On learning to be positive

If you pointed to a glass that was half-filled with liquid and asked me whether the glass was half-full or half-empty then I would very definitely say it was half-empty.  I am not a naturally positive person.  People do tend to be surprised at my natural lack of optimism but positive thinking is something that I’ve had to learn and I am always learning.

My consultant has encouraged me for many years to develop a sense of being positive and to explore ways of growing this.  I’ve learned about Eckhart Tolle’s “peak experiences” and felt them myself as I have carried the feelings of wonderful days over and over again until the feeling, the memory of the feeling sits inside my soul and waits to burst forth.  I have learned Taoism from Winnie the Pooh and now know that the tree in the hundred-acre wood is less likely to fall on me than I thought.  I have learned most recently whilst photographing the jelly baby family at Marble Arch in London that it is possible as a fully-fledged adult with a very serious life to be utterly awestruck in the most child-like manner at the sight of giant jelly babies.  Positive experiences help dissolve negative experiences.

I’ve learned that the suicidal feelings that I have are only negative if I act upon them.  If I keep suicide and the option to use it in a store cupboard in my head then it somehow reduces the chance that I’ll actually ever exercise the right to use that option.

I’ve learned that doing things in smaller bites leads to great big chunks being taken out of tiresome and onerous tasks.  A little faith goes a long way too.  If I believe I can do something no matter how impossible, chances are I will.  Baby spiders move huge distances given only a breeze and a line of silk.

One of my friends, Richard Latteman, is the most positive person I know.  I asked how I could get through the day-to-day stuff in a positive way and he told me this:

“Planning positively for a day actually starts the night before.  Before you go to sleep make a list of 3 things that you want to do the next day.  Make it 3 things that have a positive slant.  It might be doing something you enjoy or meeting someone you like.  It might be completing a task that needs to be done and in that case focus on how nice it will be to tick that item off your “to do” list. 

Overnight your subconscious will get so work on how to achieve those 3 things so when you wake in the morning you will have more idea about how to achieve your goals. 

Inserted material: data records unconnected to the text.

This is an optimization exercise on Yosys and OpenROAD, whose aim is small area, a short achievable clock period and few clock cycles per item, not a production implementation. RTL that was checked went through simulation tests only; none was proved equivalent to the original. Only the layout flow was run in runs 2 and 3; the RTL was not checked for function there.

`design/flow/config.mk`:
```
export PLATFORM = sky130hd
export DESIGN_NAME = rake_choose
export DESIGN_NICKNAME = rake_choose
export VERILOG_FILES = /design/flow/design.v
export SDC_FILE = /design/flow/constraint.sdc
export NUM_CORES = 4
export LEC_CHECK = 0
export CAP_MARGIN = 20
export CORE_MARGIN = 2
export CORE_UTILIZATION = 65
export PLACE_DENSITY = 0.75
export SLEW_MARGIN = 20
```
`design/flow/constraint.sdc`:
```
create_clock -name core_clock -period 20.0 [get_ports {clk}]
set_input_delay 4.0000 -clock core_clock [delete_from_list [all_inputs] [get_ports {clk}]]
set_output_delay 4.0000 -clock core_clock [all_outputs]
set_load 0.01 [all_outputs]
```
`design/flow/design.v`:
```
module rake_choose (
    input  wire         clk,
    input  wire         rst,
    input  wire         start,
    input  wire [2:0]   shape_w1,       
    input  wire [2:0]   shape_h1,       
    input  wire [2:0]   policy,
    input  wire [7:0]   cw_kw,          
    input  wire [7:0]   cw_kt,
    input  wire [7:0]   cw_kd,
    input  wire [7:0]   cw_ks,
    input  wire [9:0]   cw_kh,
    input  wire [7:0]   temp_base,      
    input  wire [7:0]   temp_limit,     
    input  wire [30:0]  bucket_size,    
    input  wire         force_place,
    input  wire         carry,
    input  wire [63:0]  exclude,
    input  wire [7:0]   ent_valid,
    input  wire [47:0]  ent_member,     
    input  wire [31:0]  ent_weight,     
    input  wire [47:0]  ent_router,     
    output reg  [5:0]   mem_addr,
    input  wire [82:0]  mem_data,
    output reg          done,
    output reg  [1:0]   status,         
    output wire [5:0]   anchor,
    output wire [31:0]  cost,
    output wire         hit,
    output reg  [6:0]   eligible
);
    localparam [1:0] ST_OK = 2'd0, ST_NO_ROOM = 2'd1, ST_WEAR_BUDGET = 2'd2;
    localparam PASS_TOKENS = 6144;
    localparam [1:0] S_IDLE = 2'd0, S_P1 = 2'd1, S_P1E = 2'd2, S_P2 = 2'd3;
    reg [1:0] state;
    reg [7:0] kw, kt, kd, ks;
    reg [9:0] kh;
    always @(*) begin
        case (policy)
            3'd1:    begin kw = 8'd16; kt = 8'd2;  kd = 8'd2;  ks = 8'd16; kh = 10'd256;  end
            3'd2:    begin kw = 8'd1;  kt = 8'd1;  kd = 8'd32; ks = 8'd16; kh = 10'd1023; end
            3'd3:    begin kw = 8'd2;  kt = 8'd16; kd = 8'd4;  ks = 8'd16; kh = 10'd1023; end
            3'd4:    begin kw = 8'd0;  kt = 8'd0;  kd = 8'd0;  ks = 8'd0;  kh = 10'd0;    end
            3'd5:    begin kw = cw_kw; kt = cw_kt; kd = cw_kd; ks = cw_ks; kh = cw_kh;    end
            default: begin kw = 8'd4;  kt = 8'd2;  kd = 8'd8;  ks = 8'd16; kh = 10'd1023; end
        endcase
    end
    wire [31:0] d_wear      = mem_data[31:0];
    wire [31:0] d_tokens    = mem_data[63:32];
    wire [7:0]  d_temp      = mem_data[71:64];
    wire        d_in_part   = mem_data[72];
    wire        d_retired   = mem_data[73];
    wire        d_avail     = mem_data[74];
    wire        d_ws_holds  = mem_data[75];
    wire        d_ws_match  = mem_data[76];
    wire [5:0]  d_ws_anchor = mem_data[82:77];
    reg  [5:0]  pc;             
    reg         rp;             
    reg  [31:0] wmin;
    reg         wmin_seen;
    reg         c_r;            
    reg         c_vld;
    reg  [3:0]  hrun;           
    reg  [31:0] vcnt;           
    reg  [63:0] mask;           
    reg         any4;
    reg  [30:0] size_s;
    reg  [31:0] size_s3;        
    wire signed [7:0] s_temp  = d_temp;
    wire signed [7:0] s_limit = temp_limit;
    wire signed [7:0] s_base  = temp_base;
    wire ok14 = d_in_part && !exclude[pc] && d_avail && (s_temp < s_limit);
    wire ok5  = !d_tokens[31] && (d_tokens[30:0] >= PASS_TOKENS);
    wire c_now = ok14 && (rp || force_place || ok5);
    wire [5:0] rp_pan  = pc + 6'd1;
    wire [3:0] hrun_n  = !c_r ? 4'd0 : (rp_pan[2:0] == 3'd7) ? 4'd1 : hrun + 4'd1;
    wire       hok     = hrun_n > {1'b0, shape_w1};
    wire [3:0] vhead   = vcnt[3:0];
    wire [3:0] vrun_n  = !hok ? 4'd0 : (rp_pan[5:3] == 3'd7) ? 4'd1 : vhead + 4'd1;
    wire       vok     = vrun_n > {1'b0, shape_h1};
    reg  [5:0]  pos;            
    reg         busy;
    reg  [5:0]  ca;             
    reg  [2:0]  dx, dy;
    reg         xlast, ylast;
    reg  [5:0]  mi;             
    reg  [1:0]  sc;             
    reg  [30:0] dr;
    reg  [7:0]  dl;
    reg  [7:0]  life_r;
    reg  [8:0]  acc_wear;
    reg  [7:0]  acc_temp;
    reg  [6:0]  acc_holds;
    reg         acc_hit;
    reg  [10:0] acc_dist;
    reg         wacc, wfirst, wlast;
    reg  [3:0]  ha0, wa0, ha1, wa1;
    reg  [7:0]  cap_tt;         
    reg         cap_hd, cap_hm;
    reg  [10:0] c_dist;
    wire [6:0]  c_loss = acc_hit ? 7'd0 : acc_holds;
    reg         cbusy;
    reg  [1:0]  cc;
    reg  [7:0]  ksl;            
    reg  [3:0]  khs;            
    reg  [20:0] cacc;
    reg  [5:0]  w_anc;
    reg         fval;
    reg  [5:0]  f_anc;
    reg         f_hit;
    reg         have_best;
    reg  [20:0] best_cost;
    reg  [5:0]  best_anchor;
    reg         best_hit;
    assign anchor = best_anchor;
    assign cost   = {{11{best_cost[20]}}, best_cost};
    assign hit    = best_hit;
    wire [2:0] a_row = ca[5:3];
    wire [2:0] a_col = ca[2:0];
    wire [2:0] m_row = a_row + dy;
    wire [2:0] m_col = a_col + dx;
    wire       lastm = xlast && ylast;
    wire [32:0] s_minus_t = {2'b00, size_s} - {d_tokens[31], d_tokens};
    wire [30:0] g_val = d_tokens[31] ? size_s : s_minus_t[32] ? 31'd0 : s_minus_t[30:0];
    wire [32:0] wdiff = {1'b0, d_wear} - {1'b0, wmin};
    wire [7:0]  life  = wdiff[32] ? 8'd0 : (wdiff[31:18] != 14'd0) ? 8'd255 : wdiff[17:10];
    wire signed [8:0] temp_diff = s_temp - s_base;
    wire [7:0]  tterm = temp_diff[8] ? 8'd0 : temp_diff[7:0];
    wire        hitm  = d_ws_holds && d_ws_match && (d_ws_anchor == ca);
    wire [30:0] n_hi = dr - {8'd0, dr[30:8]} - {30'd0, (dr[7:0] != 8'd0)};
    wire [7:0]  n_lo = 8'd0 - dr[7:0];
    function [38:0] dstep4;
        input [38:0] rl;
        input [30:0] s;
        input [31:0] s3;
        reg   [31:0] r4;
        reg   [32:0] d1, d2, d3;
        begin
            r4 = {rl[37:8], rl[7:6]};
            d1 = {1'b0, r4} - {2'b00, s};
            d2 = {1'b0, r4} - {1'b0, s, 1'b0};
            d3 = {1'b0, r4} - {1'b0, s3};
            if (!d3[32])
                dstep4 = {d3[30:0], rl[5:0], 2'd3};
            else if (!d2[32])
                dstep4 = {d2[30:0], rl[5:0], 2'd2};
            else if (!d1[32])
                dstep4 = {d1[30:0], rl[5:0], 2'd1};
            else
                dstep4 = {r4[30:0], rl[5:0], 2'd0};
        end
    endfunction
    wire [38:0] dv_1 = dstep4({dr, dl}, size_s, size_s3);
    wire [38:0] dv_2 = dstep4(dv_1, size_s, size_s3);
    wire [38:0] dv_n = (sc == 2'd0) ? {g_val, dl} : (sc == 2'd1) ? {n_hi, n_lo} : dv_2;
    wire [8:0]  wsum     = {1'b0, life_r} + {1'b0, dl};
    wire [8:0]  new_wear = (wfirst || wsum > acc_wear) ? wsum : acc_wear;
    wire [7:0]  new_temp = (wfirst || cap_tt > acc_temp) ? cap_tt : acc_temp;
    wire [6:0] n_members = ({4'd0, shape_w1} + 7'd1) * ({4'd0, shape_h1} + 7'd1);
    wire [5:0] e0_member = ent_member[sc*12 +: 6];
    wire [3:0] e0_weight = ent_weight[sc*8 +: 4];
    wire [5:0] e0_router = ent_router[sc*12 +: 6];
    wire       e0_valid  = ent_valid[sc*2];
    wire [5:0] e1_member = ent_member[sc*12 + 6 +: 6];
    wire [3:0] e1_weight = ent_weight[sc*8 + 4 +: 4];
    wire [5:0] e1_router = ent_router[sc*12 + 6 +: 6];
    wire       e1_valid  = ent_valid[sc*2 + 1];
    wire e0_match = busy && e0_valid &&
                    ((e0_member == mi) || ((mi == 6'd0) && ({1'b0, e0_member} >= n_members)));
    wire e1_match = busy && e1_valid &&
                    ((e1_member == mi) || ((mi == 6'd0) && ({1'b0, e1_member} >= n_members)));
    wire [2:0] e0_rd = (m_row > e0_router[5:3]) ? m_row - e0_router[5:3] : e0_router[5:3] - m_row;
    wire [2:0] e0_cd = (m_col > e0_router[2:0]) ? m_col - e0_router[2:0] : e0_router[2:0] - m_col;
    wire [2:0] e1_rd = (m_row > e1_router[5:3]) ? m_row - e1_router[5:3] : e1_router[5:3] - m_row;
    wire [2:0] e1_cd = (m_col > e1_router[2:0]) ? m_col - e1_router[2:0] : e1_router[2:0] - m_col;
    wire [3:0] e0_hops = {1'b0, e0_rd} + {1'b0, e0_cd};
    wire [3:0] e1_hops = {1'b0, e1_rd} + {1'b0, e1_cd};
    wire [8:0]  dsum  = ha0 * wa0 + ha1 * wa1;
    wire [10:0] dist_n = acc_dist + {2'b00, dsum};
    wire [10:0] pp_w = {1'b0, ksl[7] ? acc_wear : 9'd0, 1'b0} + {2'b00, ksl[6] ? acc_wear : 9'd0};
    wire [9:0]  pp_t = {1'b0, ksl[5] ? acc_temp : 8'd0, 1'b0} + {2'b00, ksl[4] ? acc_temp : 8'd0};
    wire [12:0] pp_d = {1'b0, ksl[3] ? c_dist : 11'd0, 1'b0} + {2'b00, ksl[2] ? c_dist : 11'd0};
    wire [8:0]  pp_s = {1'b0, ksl[1] ? c_loss : 7'd0, 1'b0} + {2'b00, ksl[0] ? c_loss : 7'd0};
    wire [13:0] pp   = {3'd0, pp_w} + {4'd0, pp_t} + {1'd0, pp_d} + {5'd0, pp_s};
    wire [20:0] cacc_n = ((cc == 2'd3) ? 21'd0 : {cacc[18:0], 2'b00}) + {7'd0, pp}
                       - (acc_hit ? {17'd0, khs} : 21'd0);
    wire        copy_now = wacc && wlast;
    wire [1:0]  nsl = copy_now ? 2'd3 : cc - 2'd1;
    reg  [7:0]  ksl_n;
    reg  [3:0]  khs_n;
    always @(*) begin
        case (nsl)
            2'd3: begin ksl_n = {kw[7:6], kt[7:6], kd[7:6], ks[7:6]}; khs_n = kh[9:6]; end
            2'd2: begin ksl_n = {kw[5:4], kt[5:4], kd[5:4], ks[5:4]}; khs_n = {2'b00, kh[5:4]}; end
            2'd1: begin ksl_n = {kw[3:2], kt[3:2], kd[3:2], ks[3:2]}; khs_n = {2'b00, kh[3:2]}; end
            default: begin ksl_n = {kw[1:0], kt[1:0], kd[1:0], ks[1:0]}; khs_n = {2'b00, kh[1:0]}; end
        endcase
    end
    wire mask_any = |mask;
    wire take     = (state == S_P2) && mask[63] && (!busy || (sc == 2'd3 && lastm));
    always @(*) begin
        case (state)
            S_P1:    mem_addr = pc - 6'd1;
            S_P2: begin
                if (take)
                    mem_addr = pos;
                else if (sc == 2'd3)
                    mem_addr = xlast ? {m_row + 3'd1, a_col} : {m_row, m_col + 3'd1};
                else
                    mem_addr = {m_row, m_col};
            end
            default: mem_addr = 6'd63;
        endcase
    end
    wire p2_idle = !mask_any && !busy && !wacc && !cbusy;
    always @(posedge clk) begin
        ksl <= ksl_n;
        khs <= khs_n;
        {dr, dl} <= dv_n;
        if (rst) begin
            state <= S_IDLE;
            done  <= 1'b0;
            busy  <= 1'b0;
            wacc  <= 1'b0;
            cbusy <= 1'b0;
            fval  <= 1'b0;
        end else begin
            done <= 1'b0;
            case (state)
                S_IDLE: begin
                    if (start) begin
                        pc          <= 6'd63;
                        rp          <= 1'b0;
                        wmin_seen   <= 1'b0;
                        c_vld       <= 1'b0;
                        any4        <= 1'b0;
                        eligible    <= 7'd0;
                        have_best   <= 1'b0;
                        best_cost   <= 21'd0;
                        best_anchor <= 6'd0;
                        best_hit    <= 1'b0;
                        busy        <= 1'b0;
                        wacc        <= 1'b0;
                        cbusy       <= 1'b0;
                        fval        <= 1'b0;
                        size_s      <= (bucket_size < PASS_TOKENS) ? PASS_TOKENS[30:0] :
                                       (bucket_size > 31'h4000_0000) ? 31'h4000_0000 : bucket_size;
                        state       <= S_P1;
                    end
                end
                S_P1, S_P1E: begin
                    size_s3 <= {1'b0, size_s} + {size_s, 1'b0};
                    if (state == S_P1) begin
                        if (d_in_part && !d_retired && (!wmin_seen || wdiff[32])) begin
                            wmin      <= d_wear;
                            wmin_seen <= 1'b1;
                        end
                        c_r   <= c_now;
                        c_vld <= 1'b1;
                        pc    <= pc - 6'd1;
                        if (pc == 6'd0)
                            state <= S_P1E;
                    end
                    if (c_vld) begin
                        hrun <= hrun_n;
                        vcnt <= {vrun_n, vcnt[31:4]};
                        mask <= {mask[62:0], vok};
                        if (vok) begin
                            if (rp) any4 <= 1'b1;
                            else    eligible <= eligible + 7'd1;
                        end
                    end
                    if (state == S_P1E) begin
                        c_vld    <= 1'b0;
                        pos      <= 6'd63;
                        acc_dist <= 11'd0;
                        ha0      <= 4'd0;
                        ha1      <= 4'd0;
                        if (!rp && (eligible != 7'd0 || vok)) begin
                            state <= S_P2;
                        end else if (!rp && !force_place) begin
                            rp    <= 1'b1;
                            pc    <= 6'd63;
                            state <= S_P1;
                        end else begin
                            status <= (rp && (any4 || vok)) ? ST_WEAR_BUDGET : ST_NO_ROOM;
                            done   <= 1'b1;
                            state  <= S_IDLE;
                        end
                    end
                end
                S_P2: begin
                    if (!mask[63] || take) begin
                        mask <= {mask[62:0], 1'b0};
                        pos  <= pos - 6'd1;
                    end
                    if (take) begin
                        busy  <= 1'b1;
                        ca    <= pos;
                        dx    <= 3'd0;
                        dy    <= 3'd0;
                        mi    <= 6'd0;
                        xlast <= (shape_w1 == 3'd0);
                        ylast <= (shape_h1 == 3'd0);
                        sc    <= 2'd0;
                    end else if (busy) begin
                        sc <= sc + 2'd1;
                        if (sc == 2'd3) begin
                            if (lastm) begin
                                busy <= 1'b0;
                            end else begin
                                mi <= mi + 6'd1;
                                if (xlast) begin
                                    dx    <= 3'd0;
                                    xlast <= (shape_w1 == 3'd0);
                                    dy    <= dy + 3'd1;
                                    ylast <= (dy + 3'd1 == shape_h1);
                                end else begin
                                    dx    <= dx + 3'd1;
                                    xlast <= (dx + 3'd1 == shape_w1);
                                end
                            end
                        end
                    end
                    if (busy) begin
                        case (sc)
                            2'd1: begin
                                life_r <= life;
                                cap_tt <= tterm;
                                cap_hd <= d_ws_holds;
                                cap_hm <= hitm && !carry;
                            end
                            default: ;
                        endcase
                    end
                    wacc   <= busy && (sc == 2'd3);
                    wfirst <= (mi == 6'd0);
                    wlast  <= lastm;
                    if (busy && sc == 2'd3 && lastm)
                        w_anc <= ca;
                    if (wacc) begin
                        acc_wear  <= new_wear;
                        acc_temp  <= new_temp;
                        acc_holds <= (wfirst ? 7'd0 : acc_holds) + {6'd0, cap_hd};
                        acc_hit   <= (wfirst || acc_hit) && cap_hm;
                    end
                    ha0 <= e0_match ? e0_hops : 4'd0;
                    wa0 <= e0_weight;
                    ha1 <= e1_match ? e1_hops : 4'd0;
                    wa1 <= e1_weight;
                    acc_dist <= copy_now ? 11'd0 : dist_n;
                    if (cbusy) begin
                        cacc <= cacc_n;
                        cc   <= cc - 2'd1;
                        if (cc == 2'd3) f_anc <= w_anc;
                        if (cc == 2'd0) begin
                            cbusy <= 1'b0;
                            f_hit <= acc_hit;
                        end
                    end
                    fval <= cbusy && (cc == 2'd0);
                    if (fval) begin
                        if (!have_best || ($signed(cacc) <= $signed(best_cost))) begin
                            have_best   <= 1'b1;
                            best_cost   <= cacc;
                            best_anchor <= f_anc;
                            best_hit    <= f_hit;
                        end
                        if (p2_idle) begin
                            status <= ST_OK;
                            done   <= 1'b1;
                            state  <= S_IDLE;
                        end
                    end
                    if (copy_now) begin
                        c_dist <= dist_n;
                        cbusy  <= 1'b1;
                        cc     <= 2'd3;
                    end
                end
                default: state <= S_IDLE;
            endcase
        end
    end
endmodule
```
`design/flow/run.sh`:
```
#!/bin/bash
# synth_recipe.tcl (not shown) runs the flow's synth.tcl, then flattens the netlist and writes it again
# the make line also repeats each setting of config.mk as NAME=value (left out here)
make -C /OpenROAD-flow-scripts/flow DESIGN_CONFIG=/design/flow/config.mk WORK_HOME=/design/flow/orfs CLKGATE_MAP_FILE= SYNTH_SCRIPT=/design/flow/synth_recipe.tcl finish
```
==> results of run 1 <==
## cell families after synthesis
| kind of cell | after synthesis | share of synthesized area, % |
|---|---|---|
| AND/OR/NAND/NOR | 1228 | 14.2 |
| XOR/XNOR | 335 | 6.69 |
| flip-flops | 449 | 29.6 |
| adder cells (fa/ha/maj) | 681 | 21.3 |
| buffers and inverters | 639 | 5.70 |
| multiplexers | 104 | 4.01 |
| AO/OA/AOI/OAI | 1209 | 18.5 |
## per-stage QoR
step | hold WS (ps) | utilization (%)
2_1_floorplan | 400 | -
3_3_place_gp | 400 | 73.2
3_5_place_dp | 407 | 73.2
4_1_cts | 419 | 75.6
5_1_grt | 428 | 75.7
6_report | 414 | 75.7
## layer usage
metal,track usage (%),wire length (µm)
met2,58.4,58300
met1,52.3,54600
met4,10.0,4120
met5,0,26
met3,7.99,14700
## layout make-up
type                       instances  share of cell area (%)
inverter                         516                    3.82
tap                              873                    2.15
sequential                       449                    25.6
antenna                            5                  0.0247
multi-input combinational       3557                    56.1
clock buffer                      63                    2.75
clock inverter                    27                   0.429
timing repair buffer             472                    9.16
## critical path, stage by stage (launching register included)
cell	delay, ps
edfxtp_1	360
buf_4	210
inv_1	300
ha_1	290
nor2b_1	140
o2111a_1	250
o41a_1	380
o211ai_1	350
nand3_1	200
nand3_1	260
and2_1	290
buf_4	340
nor2_1	80
o21ai_0	450
nand2_1	280
ha_1	430
a21o_1	200
a31o_2	240
a221oi_2	340
o211ai_1	220
nand2_1	150
o21a_1	270
o31ai_4	120
a221o_1	610
nor2_2	520
nand2_1	270
o211a_1	310
## path summary, 6_finish.rpt
kind | slack, ps | cells past startpoint | startpoint | end
worst max-delay path | 11970 | 26 | size_s[1] | dr[29]
worst min-delay path | 410 | 0 | vcnt[5] | vcnt[1]
worst max register to register | 11970 | 26 | size_s[1] | dr[29]
worst min register to register | 410 | 0 | vcnt[5] | vcnt[1]
## layout by cell type (no fill, tap or decap), drive strengths merged, types with 63 or more instances in the layout
master	count
and2	106
xnor2	204
xor2	131
nor3	73
nor2	256
nand2	292
a21o	151
nor2b	103
ha	569
nand2b	92
clkbuf	63
a21oi	323
inv	517
o21ai	227
edfxtp	399
nand3	84
fa	112
o21a	76
clkdlybuf4s50	440
## registers in the layout, indices dropped and copies added (netlist names), 21 cells and up
register	flops
size_s3	32
vcnt	32
best_cost	21
cacc	21
size_s	31
dr	31
wmin	32
mask	64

In the morning the first thing to do is to review yesterday and find 3 good things that happened.  It might be the 3 things on your “to do” list or you may have other good stuff. 

Our natural tendency is to look at the negatives.  Hopefully by concentrating on the good stuff the negative things will be put in their right perspective. 

At the end of the day have a look at your list of 3 things that you put down the night before.  Pat yourself on the back for the ones you have achieved.  Don’t beat yourself up over any that you haven’t completed.  Concentrate on what you have achieved, however small. 

Remember that a habit takes 30 days to form.  After 30 days this process will become second nature and you will be becoming a more positive person – you can be taught to become positive!”